Make it easy, and ask the kids for input, because it has to be a shared mission. Your home is the perfect starting point for both ECOnomic and ECOlogical lessons. Just as your ability to; earn, save, spend and share affects an economic cycle, your ability to reduce the use of fossils fuels, garbage production and pollution affects the ecological cycle. The family goal statement could be as easy as; “*We, as a family, are committed to using our money in the ‘greenest’ way possible.”*
Direct your kids to go room-by-room, searching for things that you and your family can do to contribute to a healthier family, a healthier planet and a healthier wallet. They will consider those things that affect the entire house—heating, cooling, electricity, and water. It will be great if they think of ways to rebuild your home or have you buy a new electric car, but the point is to also look at this exercise as if you are on a limited budget and want to take some easy steps to make a difference.

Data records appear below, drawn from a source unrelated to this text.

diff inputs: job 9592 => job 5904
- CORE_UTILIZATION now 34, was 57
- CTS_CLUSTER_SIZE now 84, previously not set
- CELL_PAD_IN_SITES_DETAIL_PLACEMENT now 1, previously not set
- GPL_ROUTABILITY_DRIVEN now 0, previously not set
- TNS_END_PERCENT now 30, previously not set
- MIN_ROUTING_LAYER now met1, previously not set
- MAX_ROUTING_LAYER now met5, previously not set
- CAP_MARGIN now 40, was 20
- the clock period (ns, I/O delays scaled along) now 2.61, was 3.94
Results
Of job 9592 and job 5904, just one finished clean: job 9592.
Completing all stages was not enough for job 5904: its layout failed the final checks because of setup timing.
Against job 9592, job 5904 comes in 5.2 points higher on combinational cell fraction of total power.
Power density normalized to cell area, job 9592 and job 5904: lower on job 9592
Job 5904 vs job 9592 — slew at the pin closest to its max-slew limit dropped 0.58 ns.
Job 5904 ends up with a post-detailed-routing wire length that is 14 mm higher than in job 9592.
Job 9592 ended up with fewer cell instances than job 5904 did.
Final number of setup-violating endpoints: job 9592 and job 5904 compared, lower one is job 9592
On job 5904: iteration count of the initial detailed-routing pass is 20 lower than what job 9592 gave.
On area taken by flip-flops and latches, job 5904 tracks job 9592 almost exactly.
== v28 ==
## smul_q31
module smul_q31 (
    input  logic        clk,
    input  logic        reset,
    input  logic        go,
    input  logic [31:0] left,
    input  logic [31:0] right,
    output logic [31:0] out,
    output logic        done
);
Size: ~4,000 cells after synthesis, roughly 98 flip-flops, ~38,000 µm² of cells after synthesis.
Settings: LEC_CHECK=0, CAP_MARGIN=20, CORE_ASPECT_RATIO=0.5, CORE_MARGIN=6, CORE_UTILIZATION=51, CTS_CLUSTER_DIAMETER=305, CTS_CLUSTER_SIZE=99, MAX_ROUTING_LAYER=met4, PLACE_DENSITY=0.75, SLEW_MARGIN=20; clock period 10.2 ns.
run.sh (not shown) runs the stock make flow with config.mk's settings and CLKGATE_MAP_FILE=.
### v28 -> v35
- MAX_ROUTING_LAYER no longer set, was met4
- CTS_CLUSTER_SIZE no longer set, was 99
- CTS_CLUSTER_DIAMETER no longer set, was 305
- CORE_MARGIN now 2, was 6
- SETUP_SLACK_MARGIN now 2.5, previously not set
- CORE_ASPECT_RATIO no longer set, was 0.5
- PLACE_DENSITY no longer set, was 0.75
- CORE_UTILIZATION now 9, was 51
- the clock period (ns, I/O delays scaled along) now 10.9, was 10.2
==> results <==
- Internal portion of total power was higher in the run labelled v28.
- Sort v28 and v35 by total sequential power desc -> top: v28
- Summary of v35 over v28: transition at the pin with the smallest max-transition slack fell by 290 ps; instance count of the mapped netlist did not really move; count of clock-net buffers in the final layout down 1; overall power consumption shows an increase of about 1.3%; worst setup margin rose by 1380 ps.
Relative to v35, the following input files were edited for v11:
- SETUP_SLACK_MARGIN removed (was 2.5)
- PLACE_DENSITY newly set to 0.38
- CTS_CLUSTER_DIAMETER newly set to 364
- CORE_UTILIZATION changed from 9 to 71
- the clock period (ns, I/O delays scaled along) changed from 10.9 to 12.4
Cells: v11 has fewer instances than v35. In the metrics for v11 and v35, the one carrying the higher data arrival time at the worst-slack endpoint is v11. v11: all stages complete, timing, DRC and antenna checks passed. v11 ended with more largest fanout of any net on the critical path than v35. [diff] cell area, v11 relative to v35: improvement. [diff] maximum ir drop on the vdd rail, v11 relative to v35: regression. Changes observed in v11 relative to v35: power density over the cells barely changed, mean number of vias per cell higher. Compare v11 and v35 | relative contribution of the clock network to total power lower: v35. The estimated power of v11 ends up lower than the estimate for v35. Against v35, v11 comes in 680 ps higher on setup slack.
diff inputs: v11 => v15
- an added CORE_ASPECT_RATIO of 0.7
- an added TNS_END_PERCENT of 10
- an added ABC_AREA of 1
- a deleted CTS_CLUSTER_DIAMETER that had been 364
- a deleted PLACE_DENSITY that had been 0.38
- a change of CORE_UTILIZATION from 71 to 64
### Flow results
Higher worst-margin pin slew was reported by v11, not v15.
Clock buffer and inverter area fraction after layout across v11 and v15: no real change.
Higher total wire length after detailed routing among v11 and v15: v15
Of v11 and v15, the run reporting the higher net switching power was v15.
Delta (v15 minus v11): vias per cell decreased by about 9% relative to the old numbers; area overhead of the layout relative to synthesis rose by 0.19 points; leakage power of the design now sits higher.
==> flow/design.v (excerpt) <==
module alu_top(
    input             clk,
    input      [31:0] a_in,
    input      [31:0] b_in,
    input      [3:0]  aluc_in,
    output reg [31:0] r_out,
    output reg        zero_out,
    output reg        overflow_out
    );
For scale: about 1100 cells after synthesis, roughly 100 flip-flops, ~100 I/O pins, roughly 0.0092 mm² of cells after synthesis.
export LEC_CHECK = 0
export CAP_MARGIN = 35
export CORE_MARGIN = 2
export CORE_UTILIZATION = 72
export CTS_CLUSTER_DIAMETER = 51
export CTS_CLUSTER_SIZE = 21
export PLACE_DENSITY = 0.67
export SLEW_MARGIN = 20
create_clock -name core_clock -period 5.42 [get_ports {clk}]
run.sh (not shown) runs the stock make flow with config.mk's settings and CLKGATE_MAP_FILE=.
The baseline reached the layout checks and failed them: setup timing.
## JK
Design PE, start of the top module:
module PE (input [31:0] x, input [31:0] w, input [31:0] acc, output reg [31:0] res, input clk, output reg [31:0] wout);
export LEC_CHECK = 0
export CAP_MARGIN = 40
export CELL_PAD_IN_SITES_DETAIL_PLACEMENT = 2
export CELL_PAD_IN_SITES_GLOBAL_PLACEMENT = 3
export CORE_ASPECT_RATIO = 0.59
export CORE_MARGIN = 4
export CORE_UTILIZATION = 17
export GPL_ROUTABILITY_DRIVEN = 1
export MAX_ROUTING_LAYER = met4
export SLEW_MARGIN = 35
create_clock -name core_clock -period 29.2 [get_ports {clk}]
run.sh (not shown) runs the stock make flow with config.mk's settings and CLKGATE_MAP_FILE=.
Here is what was changed in the inputs of MS compared with JK.
- changing CORE_MARGIN from 4 to 2
- changing GPL_ROUTABILITY_DRIVEN from 1 to 0
- changing CORE_UTILIZATION from 17 to 65
- changing CORE_ASPECT_RATIO from 0.59 to 1.02
- changing SLEW_MARGIN from 35 to 20
- setting SETUP_SLACK_MARGIN to 1.79 for the first time
- removing CELL_PAD_IN_SITES_DETAIL_PLACEMENT (formerly 2)
- setting PLACE_DENSITY to 0.64 for the first time
- changing MAX_ROUTING_LAYER from met4 to met5
- changing CAP_MARGIN from 40 to 20
- changing the clock period (ns, I/O delays scaled along) from 29.2 to 15.5
==> results <==
MS | ERROR | 3_1_place_gp_skip_io. Comparing JK with MS, the area fraction in and, or, nand and nor cells came out essentially unchanged. MS vs. JK: number of cell rows lower; standard cell core area lower.
What AL does differently from MS at the input level:
- MAX_ROUTING_LAYER changed from met5 to met4
- SETUP_SLACK_MARGIN changed from 1.79 to -1.22
- GPL_ROUTABILITY_DRIVEN removed (was 0)
- CTS_CLUSTER_DIAMETER newly set to 359
- CORE_UTILIZATION changed from 65 to 67
- CELL_PAD_IN_SITES_GLOBAL_PLACEMENT removed (was 3)
- CORE_ASPECT_RATIO removed (was 1.02)
- PLACE_DENSITY removed (was 0.64)
- the clock period (ns, I/O delays scaled along) changed from 15.5 to 15.7
Results
Going from MS to AL, cell count after synthesis held steady, share of the core filled by cells before placement has increased, area of the chip shrank by 0.0020 mm^2. Re number of core rows: MS was higher than AL. [diff] core box area, AL relative to MS: improvement. AL ran in full, but the layout does not pass; the checks complain about setup timing.
### AL -> TR
- CORE_UTILIZATION: 67 -> 62
- SETUP_SLACK_MARGIN: -1.22 -> unset
- CTS_CLUSTER_SIZE: unset -> 100
- MAX_ROUTING_LAYER: met4 -> unset
- CTS_CLUSTER_DIAMETER: 359 -> unset
- ABC_AREA: unset -> 1
- the clock period (ns, I/O delays scaled along): 15.7 -> 12.3
--- outcome ---
The log for TR ends in 5_1_grt with error GRT-0116, so the run never completed.
Compared with AL, in TR area after detailed placement rose by 0.0013 mm^2; sequential cell area fraction in the yosys report rose by 0.25 points.
Compared with AL, cell count in the Yosys report in TR increased by more than 10%.
Relative to AL, the area share of and/or/nand/nor cells after synthesis of TR is higher by 10 points.
Compared with AL, TR shows a post-cts repair resize count that is 748 higher.
Delta (TR minus AL): row count increased by 2.2% relative to the old numbers; placed instance count now sits higher.
[inputs] PW vs TR
- CTS_CLUSTER_SIZE: 100 -> 66
- MIN_ROUTING_LAYER: unset -> met1
- CTS_CLUSTER_DIAMETER: unset -> 185
- CORE_MARGIN: 2 -> 5
- TNS_END_PERCENT: unset -> 75
- SLEW_MARGIN: 20 -> 35
- CORE_UTILIZATION: 62 -> 37
- the clock period (ns, I/O delays scaled along): 12.3 -> 18.0
--- outcome ---
Having completed the whole flow, PW delivered a layout that passed the timing, DRC and antenna checks.
Per the comparison of PW with TR, number of buffers inserted by port buffering comparable; area of the core increased by 0.045 mm^2 relative to the old numbers; vertical die dimension saw an increase; die area has increased.
The chip width reported for PW is greater than that of TR by 82 um.
Compared to TR, PW has number of cells in the design after placement 585 lower.

* * *

## job 3942
PE again, from the RTL that the note above started with.
// PE
module PE (input [31:0] x, input [31:0] w, input [31:0] acc, output reg [31:0] res, input clk, output reg [31:0] wout);
==> flow/config.mk <==
export PLATFORM = sky130hd
export DESIGN_NAME = PE
export DESIGN_NICKNAME = PE
export VERILOG_FILES = /design/flow/design.v
export SDC_FILE = /design/flow/constraint.sdc
export NUM_CORES = 4
export LEC_CHECK = 0
export ABC_AREA = 1
export CAP_MARGIN = 20
export CORE_ASPECT_RATIO = 0.72
export CORE_MARGIN = 2
export CORE_UTILIZATION = 72
export CTS_CLUSTER_DIAMETER = 203
export CTS_CLUSTER_SIZE = 35
export GPL_ROUTABILITY_DRIVEN = 0
export MAX_ROUTING_LAYER = met4
export PLACE_DENSITY_LB_ADDON = 0.04
export SETUP_SLACK_MARGIN = 3.16
export SLEW_MARGIN = 20
==> flow/constraint.sdc <==
create_clock -name core_clock -period 10.7 [get_ports {clk}]
set_input_delay 2.1400 -clock core_clock [delete_from_list [all_inputs] [get_ports {clk}]]
set_output_delay 2.1400 -clock core_clock [all_outputs]
set_load 0.01 [all_outputs]
The flow ended early for job 3942: it failed with a tool error in clock tree synthesis (4_1_cts).
Edits applied to the flow inputs when going from job 3942 to job 8838:
- ABC_AREA no longer set, was 1
- CORE_ASPECT_RATIO no longer set, was 0.72
- CTS_CLUSTER_DIAMETER no longer set, was 203
- CORE_UTILIZATION now 58, was 72
- CTS_CLUSTER_SIZE no longer set, was 35
- GPL_ROUTABILITY_DRIVEN no longer set, was 0
- MAX_ROUTING_LAYER no longer set, was met4
- SETUP_SLACK_MARGIN now -1.19, was 3.16
- PLACE_DENSITY_LB_ADDON no longer set, was 0.04
- the clock period (ns, I/O delays scaled along) now 15.7, was 10.7
Findings:
Job 8838 -> stages 100% | layout checks FAIL | negative setup slack
Job 8838 does worse than job 3942 on area after synthesis.
Compared with job 3942, in job 8838 number of cells in the design after placement has decreased, floorplan row count has increased.
Compared with job 3942, in job 8838 distinct cell type count after synthesis now sits higher, complex-gate fraction of the synthesized area now sits higher.
Sort job 8838 and job 3942 by floorplan die area desc -> top: job 8838
Area fraction in and, or, nand and nor cells: job 8838 < job 3942
Sequential cell area fraction in the yosys report, job 8838 and job 3942: smaller value in job 8838
Worst-case setup slack after placement is lower on job 3942
The synthesized cell count reported for job 8838 is smaller than that of job 3942 by 854.
Job 8838 vs. job 3942: chip width went down by 3.4%.
Input-level comparison between job 1609 and job 8838:
- ABC_AREA newly set to 1
- CTS_CLUSTER_SIZE newly set to 98
- SETUP_SLACK_MARGIN removed (was -1.19)
- CORE_UTILIZATION changed from 58 to 60
- the clock period (ns, I/O delays scaled along) changed from 15.7 to 21.5
- In summary, job 1609 completed successfully, with a layout that passed the timing, DRC and antenna checks.
- Clock skew: job 1609 vs job 8838 — no meaningful difference
- Job 1609 vs. job 8838: synthesized netlist cell count saw an increase; buffering overhead saw a decrease.
- Job 1609 vs job 8838, standard cell with the maximum stage delay on the critical path: sky130_fd_sc_hd__clkdlybuf4s50_1 vs sky130_fd_sc_hd__or4_1
Input changes introduced in job 984 (baseline for comparison: job 1609):
- ABC_AREA no longer set, was 1
- CTS_CLUSTER_SIZE no longer set, was 98
- CORE_UTILIZATION now 39, was 60
- the clock period (ns, I/O delays scaled along) now 17.6, was 21.5
### Flow results
- Re proportion of final cell area spent on non-clock buffers: job 1609 was lower than job 984.
- On clock skew, job 984 tracks job 1609 almost exactly.
- Job 984 vs job 1609 — count of non-filler cells in the finished layout climbed slightly
- When job 984 is set beside job 1609, its all-layer global routing usage turns out to be 10 points smaller.
- Number of antenna violations at the first check in global routing on job 984 is up relative to job 1609.
- First-iteration detailed-routing DRC count: job 984 vs job 1609 down 1127
**flow/config.mk**
```make
export PLATFORM = sky130hd
export DESIGN_NAME = geofence
export DESIGN_NICKNAME = geofence
export VERILOG_FILES = /design/flow/design.v
export SDC_FILE = /design/flow/constraint.sdc
export NUM_CORES = 4
export LEC_CHECK = 0
export CAP_MARGIN = 0
export CELL_PAD_IN_SITES_GLOBAL_PLACEMENT = 3
export CORE_ASPECT_RATIO = 0.55
export CORE_MARGIN = 2
export CORE_UTILIZATION = 35
export CTS_CLUSTER_DIAMETER = 306
export CTS_CLUSTER_SIZE = 94
export GPL_ROUTABILITY_DRIVEN = 0
export GPL_TIMING_DRIVEN = 0
export MAX_ROUTING_LAYER = met4
export MIN_ROUTING_LAYER = met2
export PLACE_DENSITY = 0.92
export SLEW_MARGIN = 15
export TNS_END_PERCENT = 60
```
**flow/constraint.sdc**
```tcl
create_clock -name core_clock -period 5.5 [get_ports {clk}]
set_input_delay 1.1000 -clock core_clock [delete_from_list [all_inputs] [get_ports {clk}]]
set_output_delay 1.1000 -clock core_clock [all_outputs]
set_load 0.01 [all_outputs]
```
**flow/design.v**
```verilog
`timescale 1ps/1ps
module geofence ( clk,reset,X,Y,valid,is_inside);
  input clk;
  input reset;
  input [9:0] X;
  input [9:0] Y;
  output reg valid;
  output reg is_inside;
  reg me;
  reg  signed [11:0] ma,mb;
  wire signed [23:0] mo; 
  wire mv;
  multi_div #(
    .SIZE_A(12),
    .SIZE_B(12),
    .SIGNED(1),
    .STEP_SIZE(1) 
  ) multi_u1(
    .clk(clk),.reset(reset),
    .en(me),
    .select(1'b0),
    .a(ma),
    .b(mb),
    .P(mo),
    .div_zero(),
    .Valid(mv),
    .Busy()
  );
  reg [2:0] state;
  reg [2:0] state_counter_0,state_counter_1;
  reg [2:0] state_step;
  reg [9:0] check_point [1:0];
  reg [9:0] geofence_point [5:0][1:0];
  reg       check_signed;
  reg signed [26:0] DATA_REG;
  parameter READ_DATA     = 0;
  parameter SORT_POINT    = 1;
  parameter CHECK_IN_SIDE = 2;
  parameter DATA_OUT      = 3;
  integer i;
  always @(posedge clk or posedge reset) begin
    if (reset) begin
      state <= READ_DATA;
      state_step <= 0;
      state_counter_0 <= 0;
      state_counter_1 <= 0;
      me <= 0;
      is_inside <= 1;
    end else begin
      case (state)
        READ_DATA:begin
          if(state_counter_0==0)begin
            check_point[0] <= X;
            check_point[1] <= Y;
            state_counter_0 <= state_counter_0 + 1;
          end
          else begin
            if(state_counter_0 == 6)begin
              state <= SORT_POINT;
              state_counter_0 <= 1;
              state_counter_1 <= 2;
              me <= 0;
            end
            else state_counter_0 <= state_counter_0 + 1;
            geofence_point[state_counter_0-1][0] <= X;
            geofence_point[state_counter_0-1][1] <= Y;
          end 
        end
        SORT_POINT:begin
          case(state_step)
            0:begin
              ma <= (geofence_point[state_counter_0][0] - geofence_point[0][0]) ;  
              mb <= (geofence_point[state_counter_1][1] - geofence_point[0][1]) ;  
              me <= 1;
              state_step <= state_step + 1;
            end
            1:begin
              me <= 0;
              if(mv)begin
                me <= 1;
                DATA_REG <= mo; 
                state_step <= state_step + 1;
                ma <= (geofence_point[state_counter_0][1] - geofence_point[0][1]) ;  
                mb <= (geofence_point[state_counter_1][0] - geofence_point[0][0]) ;  
              end
            end
            2:begin
              me <= 0;
              if(mv)begin
                DATA_REG <= $signed($signed(DATA_REG)-$signed(mo));
                state_step <= state_step + 1;
              end
            end
            3:begin
                if( $signed(DATA_REG) <= 0 )begin
                  geofence_point[state_counter_0][0] <= geofence_point[state_counter_1][0]; 
                  geofence_point[state_counter_0][1] <= geofence_point[state_counter_1][1]; 
                  geofence_point[state_counter_1][0] <= geofence_point[state_counter_0][0]; 
                  geofence_point[state_counter_1][1] <= geofence_point[state_counter_0][1]; 
                end
              state_step <= state_step + 1;
            end
            4:begin
              if(state_counter_0==4)begin
                state <= CHECK_IN_SIDE;
                state_counter_0 <= 0;
                state_counter_1 <= 0;
              end
              else if(state_counter_1==5)begin
                state_counter_0 <= state_counter_0 + 1;
                state_counter_1 <= state_counter_0 + 2;
              end 
              else begin
                state_counter_1 <= state_counter_1 + 1;
              end
              state_step <= 0;
            end
          endcase
        end
        CHECK_IN_SIDE:begin
          case(state_step)
            0:begin 
              ma <= (geofence_point[state_counter_0][0] - check_point[0] );
              mb <= (geofence_point[ ((state_counter_0+1)==6 ? 0:(state_counter_0+1)) ][1] - geofence_point[state_counter_0][1] );
              me <= 1;
              state_step <= state_step + 1;
            end
            1:begin
              me <= 0;
              if(mv)begin
                DATA_REG <= mo;
                state_step <= state_step + 1;
              end
            end
            2:begin
              ma <= (geofence_point[state_counter_0][1] - check_point[1] );
              mb <= (geofence_point[ ((state_counter_0+1)==6 ? 0:(state_counter_0+1)) ][0] - geofence_point[state_counter_0][0]);
              me <= 1;
              state_step <= state_step + 1;
            end
            3:begin
              me <= 0;
              if(mv)begin
                if(state_counter_0==0) begin
                  check_signed <= (($signed(DATA_REG)-$signed(mo))>0)? 1:0;
                  state_counter_0 <= state_counter_0 + 1;
                end
                else begin
                  if(check_signed != ((($signed(DATA_REG)-$signed(mo))>0)? 1:0) )begin
                    is_inside <= 0;
                    state <= DATA_OUT;
                  end else if(state_counter_0==5)begin
                    state <= DATA_OUT;
                  end else begin
                    state_counter_0 <= state_counter_0 + 1;
                  end
                end
                state_step <= 0;
              end
            end
          endcase
        end
        default begin
          state <= READ_DATA;
          state_step <= 0;
          state_counter_0 <= 0;
          state_counter_1 <= 0;
          me <= 0;
          is_inside <= 1;
        end
      endcase
    end
  end
  always@(*)begin
    valid <= (state == DATA_OUT) ? 1'b1:1'b0;
  end
endmodule
module multi_div
#(
  parameter SIZE_A = 128,
  parameter SIZE_B = 64,
  parameter SIGNED = 0,
  parameter STEP_SIZE = 1 
)(
  input wire clk,reset,
  input wire en,
  input wire select,
  input wire [SIZE_A-1:0] a,
  input wire [SIZE_B-1:0] b,
  output reg [SIZE_A+SIZE_B-1:0] P,
  output reg div_zero,
  output reg Valid,
  output reg Busy
);
  parameter READ_IN       = 0,
            CALCULATE     = 1,
            PREPARE_DATA  = 2,
            DATA_OUT      = 3;
  reg [1:0] state;
  reg [9:0] state_counter;
  reg neg_signed;
  reg [SIZE_A-1:0] data_b;
  reg [SIZE_A+SIZE_B:0] r;   
  always@(*)begin
    Valid <= (state == DATA_OUT) ? 1'b1:1'b0;
    Busy  <= (state == CALCULATE || state == PREPARE_DATA) ? 1'b1:1'b0;
  end
  always@(posedge clk or posedge reset)begin
    if(reset)begin
      state <= READ_IN;
      state_counter <= 0;
    end else begin
      case(state)
        READ_IN   :begin
          if(en)begin
            if(select && b==0)begin
              state <= DATA_OUT;
              div_zero <= 1;
            end else begin
              state <= CALCULATE;
              div_zero <= 0;
            end 
            state_counter <= 0;
          end  
        end
        CALCULATE :begin
          if(state_counter == (SIZE_A/STEP_SIZE)-1)begin
            state <= PREPARE_DATA;
            state_counter <= 0;
          end
          else begin
            state_counter <= state_counter + 1;
          end
        end
        PREPARE_DATA:begin
          state <= DATA_OUT;
          state_counter <= 0;
        end
        DATA_OUT  :begin
          state <= READ_IN;
          state_counter <= 0;
        end
        default begin
          state <= READ_IN;
          state_counter <= 0;
        end
      endcase
    end
  end
  reg [SIZE_A-1:0] na;
  reg [SIZE_B-1:0] nb;
  reg in_select;
  integer i;
  always@(posedge clk or posedge reset)begin
    if(reset)begin
      r = 0;
      data_b = 0;
			P = 0;
      neg_signed = 0;
    end else begin
      case(state)
        READ_IN   :begin
          if(en)begin
            if(SIGNED)begin
              neg_signed = a[SIZE_A-1] ^ b[SIZE_B-1];
              na = a[SIZE_A-1] ? -a:a;
              nb = b[SIZE_B-1] ? -b:b;
            end
            else begin
              na = a;
              nb = b;
            end
            r = {na,1'b0,{SIZE_B{1'b0}}};
            data_b = nb;
            in_select = select;
          end  
        end
        CALCULATE :begin
          for(i=0;i<STEP_SIZE;i=i+1)begin 
          	r = r[SIZE_A+SIZE_B] ? ((r<<1)+data_b) : (r<<1);
          end
        end
        PREPARE_DATA:begin
          P = r[SIZE_A+SIZE_B-1:0];
          if(neg_signed)begin
            P = -P;
          end
        end
      endcase
    end
  end
endmodule
```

Some ideas could be; buy and switch out some old light bulbs with new Energy Star qualified compact fluorescent bulbs, shut off the lights when leaving a room, take shorter showers, stop running water while brushing your teeth, refrain from a conversation with the refrigerator door open, reset your thermostat to save on cooling and heating, seal drafty windows… you get the idea.
Your kids should make a list of all their ideas, research the cost of their ideas, and present their findings to the family at the next family meeting, so you all can agree on what to commit to do. Show the kids the bills each month so they can hopefully see their ECOnomic savings and also understand how they have contributed to their ECOlogical savings, as well.
Saving money and saving the planet will hopefully empower the whole family for an amazing ECO-Effect.